Managing Director Mike Hirst said fierce competition continues to be driven by low interest rates, slowing credit growth and new prudential regulation, compounded by a political campaign to pursue a Royal Commission.
"We realise there is some community angst with regard to banks. There can be no hiding the fact that there have been some examples of poor behaviour in the industry," Mr Hirst said.
"These examples have been acknowledged by those organisations who have undertaken them. But, it is apparent from the recent parliamentary hearings that there is no systemic issue across the industry. That is an important point to note.
"We agree that there are some issues within the industry that should be addressed, but the most effective solution is the one in place; that banks and regulators will work even more closely to deal with the concerns that have been raised, while independently appointed parties will make sure banks are delivering.
"It's this action that will provide the best outcome for all Australians.
"As a bank, we have a privileged status in the community. We believe that it's important for the community to trust banks and feel confident that they will act fairly and transparently.
"Our Bank believes that our actions define who we are. It's in how we practice banking, in the culture we encourage for our people, and in our conduct with customers, that we are put to the test."
Mr Hirst said new regulation would further ensure banks operate in the best interests of consumers.
"It's is very hard to see what substantive, tangible matters a Royal Commission would actually investigate. In my view, it would be a significant waste of taxpayer and shareholder money."
Mr Hirst welcomed the opportunity today to address public discussion regarding interest rates banks set relative to the Reserve Bank of Australia's official cash rate.
"There is an expectation in the community that banks should pass on, in full, any rate cut that the Reserve Bank of Australia makes to the official cash rate. As interest rates move lower this is not a realistic expectation for a number of reasons.

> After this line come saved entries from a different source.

This is an optimization exercise on Yosys and OpenROAD, whose aim is small area, not a production implementation. RTL that was checked went through simulation tests only; none was proved equivalent to the original. The clock port is modelled as an ideal driver; clocking choices that lean on that would not hold on a real chip.

==> 07-08: inputs <==
==> flow/design.v <==
`default_nettype none
package lqm_pkg;
    localparam int QUE_N   = 8;
    localparam int BLK_N   = 16;
    localparam int SUB_DEP = 4;
    localparam int DATA_W  = 16;
endpackage
`default_nettype wire
`timescale 1ns/1ps
`default_nettype none
module lqm_sdp_ram (
    input  logic        i_clk,
    input  logic        i_phase,
    input  logic        i_sel,      
    input  logic        i_we,       
    input  logic [5:0]  i_waddr,
    input  logic [15:0] i_wdata,
    input  logic [5:0]  i_raddr,
    output logic [15:0] o_rdata
);
    logic [15:0] mem [64];
    logic [15:0] rblk_q;
    logic [1:0]  rsub_q;
    logic [15:0] wx;
    assign wx = i_wdata ^ {16{i_phase}};
    for (genvar a = 0; a < 64; a++) begin : g_w
        logic sel, we;
        assign sel = i_sel && (i_waddr == 6'(a));
        assign we  = sel && i_we;
        always_ff @(posedge i_clk) begin
            mem[a] <= ~(({16{we}} & wx) | ({16{!sel}} & mem[a]));
        end
    end
    always_ff @(posedge i_clk) begin
        for (int b = 0; b < 16; b++) rblk_q[b] <= (i_raddr[5:2] == 4'(b));
        rsub_q <= i_raddr[1:0];
    end
    logic [15:0] rd;
    always_comb begin
        rd = '0;
        for (int a = 0; a < 64; a++) begin
            rd = rd | ({16{rblk_q[a / 4] && (rsub_q == 2'(a % 4))}} & mem[a]);
        end
    end
    assign o_rdata = rd ^ {16{i_phase}};
endmodule
`default_nettype wire
`timescale 1ns/1ps
`default_nettype none
module blk_free_pool (
    input  logic       i_clk,
    input  logic       i_rst_n,
    input  logic       i_alloc,
    output logic       o_nonempty,
    output logic [3:0] o_free_blk,
    input  logic       i_release,
    input  logic [3:0] i_rel_blk
);
    logic [15:0] free_map;
    assign o_nonempty = |free_map;
    always_comb begin
        o_free_blk = 4'd0;
        for (int i = 15; i >= 0; i--) begin
            if (free_map[i]) o_free_blk = 4'(i);
        end
    end
    always_ff @(posedge i_clk) begin
        if (!i_rst_n) begin
            free_map <= '1;
        end else begin
            for (int b = 0; b < 16; b++) begin
                if (i_alloc && o_free_blk == 4'(b)) free_map[b] <= 1'b0;
                else if (i_release && i_rel_blk == 4'(b)) free_map[b] <= 1'b1;
            end
        end
    end
endmodule
`default_nettype wire
`timescale 1ns/1ps
`default_nettype none
module que_state_table (
    input  logic       i_clk,
    input  logic       i_rst_n,
    input  logic       i_phase,
    input  logic [2:0] i_enq_qid,
    input  logic [55:0] i_drop_th,
    output logic [6:0] o_e_th,
    output logic [6:0] o_e_cnt,
    output logic [1:0] o_e_rsub,
    output logic [3:0] o_e_tail,
    input  logic [2:0] i_deq_qid,
    output logic [6:0] o_d_cnt,
    output logic [1:0] o_d_rsub,
    output logic [3:0] o_d_head,
    input  logic       i_accept,    
    input  logic       i_alloc,     
    input  logic       i_new_head,  
    input  logic [3:0] i_new_x,     
    input  logic       i_deq_ok,    
    input  logic       i_rel,       
    input  logic [3:0] i_nxt_x,     
    input  logic [6:0] i_e_inc,     
    input  logic [6:0] i_d_dec      
);
    logic [6:0] cnt  [8];
    logic [1:0] rsub [8];
    logic [3:0] head [8];
    logic [3:0] tail [8];
    logic [7:0] e_sel, d_sel;
    logic [6:0] e_cnt_s, d_cnt_s;
    logic [1:0] e_rsub_s, d_rsub_s;
    logic [3:0] e_tail_s, d_head_s;
    always_comb begin
        e_cnt_s  = '0;
        o_e_th   = '0;
        e_rsub_s = '0;
        e_tail_s = '0;
        d_cnt_s  = '0;
        d_rsub_s = '0;
        d_head_s = '0;
        for (int q = 0; q < 8; q++) begin
            e_sel[q] = (i_enq_qid == 3'(q));
            d_sel[q] = (i_deq_qid == 3'(q));
            e_cnt_s  = e_cnt_s  | ({7{e_sel[q]}} & cnt[q]);
            o_e_th   = o_e_th   | ({7{e_sel[q]}} & i_drop_th[q*7 +: 7]);
            e_rsub_s = e_rsub_s | ({2{e_sel[q]}} & rsub[q]);
            e_tail_s = e_tail_s | ({4{e_sel[q]}} & tail[q]);
            d_cnt_s  = d_cnt_s  | ({7{d_sel[q]}} & cnt[q]);
            d_rsub_s = d_rsub_s | ({2{d_sel[q]}} & rsub[q]);
            d_head_s = d_head_s | ({4{d_sel[q]}} & head[q]);
        end
    end
    assign o_e_cnt  = e_cnt_s  ^ {7{i_phase}};
    assign o_e_rsub = e_rsub_s ^ {2{i_phase}};
    assign o_e_tail = e_tail_s ^ {4{i_phase}};
    assign o_d_cnt  = d_cnt_s  ^ {7{i_phase}};
    assign o_d_rsub = d_rsub_s ^ {2{i_phase}};
    assign o_d_head = d_head_s ^ {4{i_phase}};
    logic [6:0] inc_x, dec_x;
    logic [1:0] rsub_x;
    assign inc_x  = i_e_inc ^ {7{i_phase}};
    assign dec_x  = i_rst_n ? (i_d_dec ^ {7{i_phase}}) : 7'h7f;
    assign rsub_x = i_rst_n ? ((o_d_rsub + 2'd1) ^ {2{i_phase}}) : 2'b11;
    for (genvar q = 0; q < 8; q++) begin : g_q
        logic eh, dh;
        logic ld_inc, ld_dec, keep_cnt;
        logic ld_rsub;
        logic ld_tail;
        logic ld_hn, ld_hr, keep_head;
        assign eh = i_accept && e_sel[q];
        assign dh = i_deq_ok && d_sel[q];
        assign ld_inc   = i_rst_n && eh && !dh;
        assign ld_dec   = !i_rst_n || (dh && !eh);
        assign keep_cnt = !(ld_inc || ld_dec);
        assign ld_rsub  = !i_rst_n || dh;
        assign ld_tail  = eh && i_alloc;
        assign ld_hn    = eh && i_new_head;
        assign ld_hr    = dh && i_rel && !ld_hn;
        assign keep_head = !(ld_hn || ld_hr);
        always_ff @(posedge i_clk) begin
            cnt[q]  <= ~(({7{ld_inc}} & inc_x) | ({7{ld_dec}} & dec_x) | ({7{keep_cnt}} & cnt[q]));
            rsub[q] <= ~(({2{ld_rsub}} & rsub_x) | ({2{!ld_rsub}} & rsub[q]));
            tail[q] <= ~(({4{ld_tail}} & i_new_x) | ({4{!ld_tail}} & tail[q]));
            head[q] <= ~(({4{ld_hn}} & i_new_x) | ({4{ld_hr}} & i_nxt_x) | ({4{keep_head}} & head[q]));
        end
    end
endmodule
`default_nettype wire
`timescale 1ns/1ps
`default_nettype none
module enq_ctrl (
    input  logic        i_enq_vld,
    input  logic [6:0]  i_th,          
    input  logic [6:0]  i_cnt,
    input  logic [1:0]  i_rsub,
    input  logic [3:0]  i_tail,
    input  logic        i_pool_nonempty,
    input  logic [3:0]  i_free_blk,
    input  logic        i_same_rel,    
    output logic        o_slot_ok,     
    output logic        o_go,          
    output logic        o_accept,
    output logic        o_alloc,
    output logic        o_new_head,
    output logic        o_link_we,
    output logic        o_has,         
    output logic [5:0]  o_waddr,
    output logic [6:0]  o_inc
);
    logic [1:0] wsub;
    logic       need_blk;
    logic       has_blk;
    assign wsub     = i_rsub + i_cnt[1:0];
    assign need_blk = (wsub == 2'd0);
    assign has_blk  = (i_cnt != 7'd0) || (i_rsub != 2'd0);
    assign o_slot_ok  = !(need_blk && !i_pool_nonempty);
    assign o_go       = i_enq_vld && (i_cnt < i_th);
    assign o_accept   = o_go && o_slot_ok;
    assign o_alloc    = o_accept && need_blk;
    assign o_new_head = !has_blk || (i_same_rel && i_cnt == 7'd1);
    assign o_link_we  = o_alloc && has_blk;
    assign o_has      = has_blk;
    assign o_waddr    = {need_blk ? i_free_blk : i_tail, wsub};
    assign o_inc      = i_cnt + 7'd1;
endmodule
`default_nettype wire
`timescale 1ns/1ps
`default_nettype none
module deq_ctrl (
    input  logic       i_deq_vld,
    input  logic [6:0] i_cnt,
    input  logic [1:0] i_rsub,
    input  logic [3:0] i_head,
    output logic       o_deq_ok,
    output logic       o_rel,
    output logic [5:0] o_raddr,
    output logic [6:0] o_dec
);
    assign o_deq_ok = i_deq_vld && (i_cnt != 7'd0);
    assign o_rel    = o_deq_ok && (i_rsub == 2'd3);
    assign o_raddr  = {i_head, i_rsub};
    assign o_dec    = i_cnt - 7'd1;
endmodule
`default_nettype wire
`timescale 1ns/1ps
`default_nettype none
module lqm_top (
    input  logic        i_clk,
    input  logic        i_rst_n,
    input  logic        i_enq_vld,
    input  logic [2:0]  i_enq_qid,
    input  logic [15:0] i_enq_data,
    input  logic        i_deq_vld,
    input  logic [2:0]  i_deq_qid,
    input  logic [55:0] i_drop_th,
    output logic        o_enq_drop,
    output logic        o_deq_vld,
    output logic [15:0] o_deq_data
);
    logic [6:0] e_cnt, d_cnt, e_inc, d_dec, e_th;
    logic [1:0] e_rsub, d_rsub;
    logic [3:0] e_tail, d_head;
    logic       slot_ok, go, accept, alloc, new_head, link_we;
    logic       deq_ok, rel;
    logic       pool_ne;
    logic [3:0] free_blk;
    logic       e_has;
    logic [5:0] waddr, raddr;
    logic [3:0] link [16];
    logic       phase;
    logic [3:0] new_x, nxt_x;
    always_ff @(posedge i_clk) begin
        if (!i_rst_n) phase <= 1'b0;
        else          phase <= !phase;
    end
    assign new_x = free_blk ^ {4{phase}};
    que_state_table u_state (
        .i_clk      (i_clk),
        .i_rst_n    (i_rst_n),
        .i_phase    (phase),
        .i_enq_qid  (i_enq_qid),
        .i_drop_th  (i_drop_th),
        .o_e_th     (e_th),
        .o_e_cnt    (e_cnt),
        .o_e_rsub   (e_rsub),
        .o_e_tail   (e_tail),
        .i_deq_qid  (i_deq_qid),
        .o_d_cnt    (d_cnt),
        .o_d_rsub   (d_rsub),
        .o_d_head   (d_head),
        .i_accept   (accept),
        .i_alloc    (alloc),
        .i_new_head (new_head),
        .i_new_x    (new_x),
        .i_deq_ok   (deq_ok),
        .i_rel      (rel),
        .i_nxt_x    (nxt_x),
        .i_e_inc    (e_inc),
        .i_d_dec    (d_dec)
    );
    enq_ctrl u_enq (
        .i_enq_vld       (i_enq_vld),
        .i_th            (e_th),
        .i_cnt           (e_cnt),
        .i_rsub          (e_rsub),
        .i_tail          (e_tail),
        .i_pool_nonempty (pool_ne),
        .i_free_blk      (free_blk),
        .i_same_rel      (rel && (i_deq_qid == i_enq_qid)),
        .o_slot_ok       (slot_ok),
        .o_go            (go),
        .o_accept        (accept),
        .o_alloc         (alloc),
        .o_new_head      (new_head),
        .o_link_we       (link_we),
        .o_has           (e_has),
        .o_waddr         (waddr),
        .o_inc           (e_inc)
    );
    deq_ctrl u_deq (
        .i_deq_vld (i_deq_vld),
        .i_cnt     (d_cnt),
        .i_rsub    (d_rsub),
        .i_head    (d_head),
        .o_deq_ok  (deq_ok),
        .o_rel     (rel),
        .o_raddr   (raddr),
        .o_dec     (d_dec)
    );
    blk_free_pool u_pool (
        .i_clk      (i_clk),
        .i_rst_n    (i_rst_n),
        .i_alloc    (alloc),
        .o_nonempty (pool_ne),
        .o_free_blk (free_blk),
        .i_release  (rel),
        .i_rel_blk  (d_head)
    );
    for (genvar b = 0; b < 16; b++) begin : g_l
        logic sel, we;
        assign sel = e_has && (e_tail == 4'(b));
        assign we  = sel && link_we;
        always_ff @(posedge i_clk) begin
            link[b] <= ~(({4{we}} & new_x) | ({4{!sel}} & link[b]));
        end
    end
    assign nxt_x = link[d_head];
    lqm_sdp_ram u_dmem (
        .i_clk   (i_clk),
        .i_phase (phase),
        .i_sel   (slot_ok),
        .i_we    (go),
        .i_waddr (waddr),
        .i_wdata (i_enq_data),
        .i_raddr (raddr),
        .o_rdata (o_deq_data)
    );
    always_ff @(posedge i_clk) begin
        if (!i_rst_n) begin
            o_enq_drop <= 1'b0;
            o_deq_vld  <= 1'b0;
        end else begin
            o_enq_drop <= i_enq_vld && !accept;
            o_deq_vld  <= deq_ok;
        end
    end
endmodule
`default_nettype wire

"It is a complex issue but even a simplistic understanding of why banks price as they do will go some way to easing the angst.
"The rate the bank sets must be attractive enough for depositors to provide the funds that are then lent to borrowers. Without those funds there can be no borrowing, so when setting rates banks have to consider lots of stakeholders. We try to do this as equitably as we can."
"Hopefully, Australians understand there is no direct link between changes in the cash rate and what happens to rates on loans and deposits despite some recent, opportunistic commentary to the contrary.
"It is simply an indication of where rates should head."
Mr Hirst said the Bank's capital, funding and credit positions continued to be particular strengths.
"We are managing our business today as an advanced bank from a Basel II perspective. The investment of more than $80 million we've made to move to advanced accreditation has increased our risk management capability, and this has become an important strategic asset for our Bank," he said.
"Additionally, we are pleased to see the positive outcomes of APRA initiatives that address the industry's uneven playing field; changes to risk weights on mortgages and a reduction in the capital advantage major banks have enjoyed.
"These outcomes will all serve to highlight the value proposition we offer customers and emphasise the benefit of choice in banking service providers."
Chairman Robert Johanson told shareholders today the significant investment made in the Advanced Accreditation program had already improved how the Bank conducts business.
"The biggest project over the past three years has been the investment in reengineering the way we manage risk in the bank in the advanced accreditation project. This has included new IT systems and models, and a lot of training," Mr Johanson said.
"We have always been a conservative organisation which has resulted in, by industry standards, low bad debts and provisions. But this new approach has altered the way risk is discussed in the Bank and we are a stronger business for it."
"We expect that in due course the competitive disadvantage we suffer as a result of having to apply more capital than our major bank competitors to similar loans will be removed."
Mr Johanson addressed recent discussion relating to sustainability of the level of dividends paid by the Bank.
"Given the level of participation we have in the dividend reinvestment plan and our ability to raise capital for particular opportunities to support the purchase of the Keystart portfolio for instance, we think these levels are sustainable and allow us to continue to grow the Bank organically."
"Many of our shareholders do rely for income on the dividends that we pay so we think it is important to allow them the choice as to the extent they continue to reinvest in the growth of the Bank. This is especially so because of the different tax positions of shareholders."
The meeting elected Jan Harris and re-elected Rob Hubbard, Jim Hazel, David Matthews and Robert Johanson, who retired by rotation.
The meeting passed all resolutions and the Remuneration Report.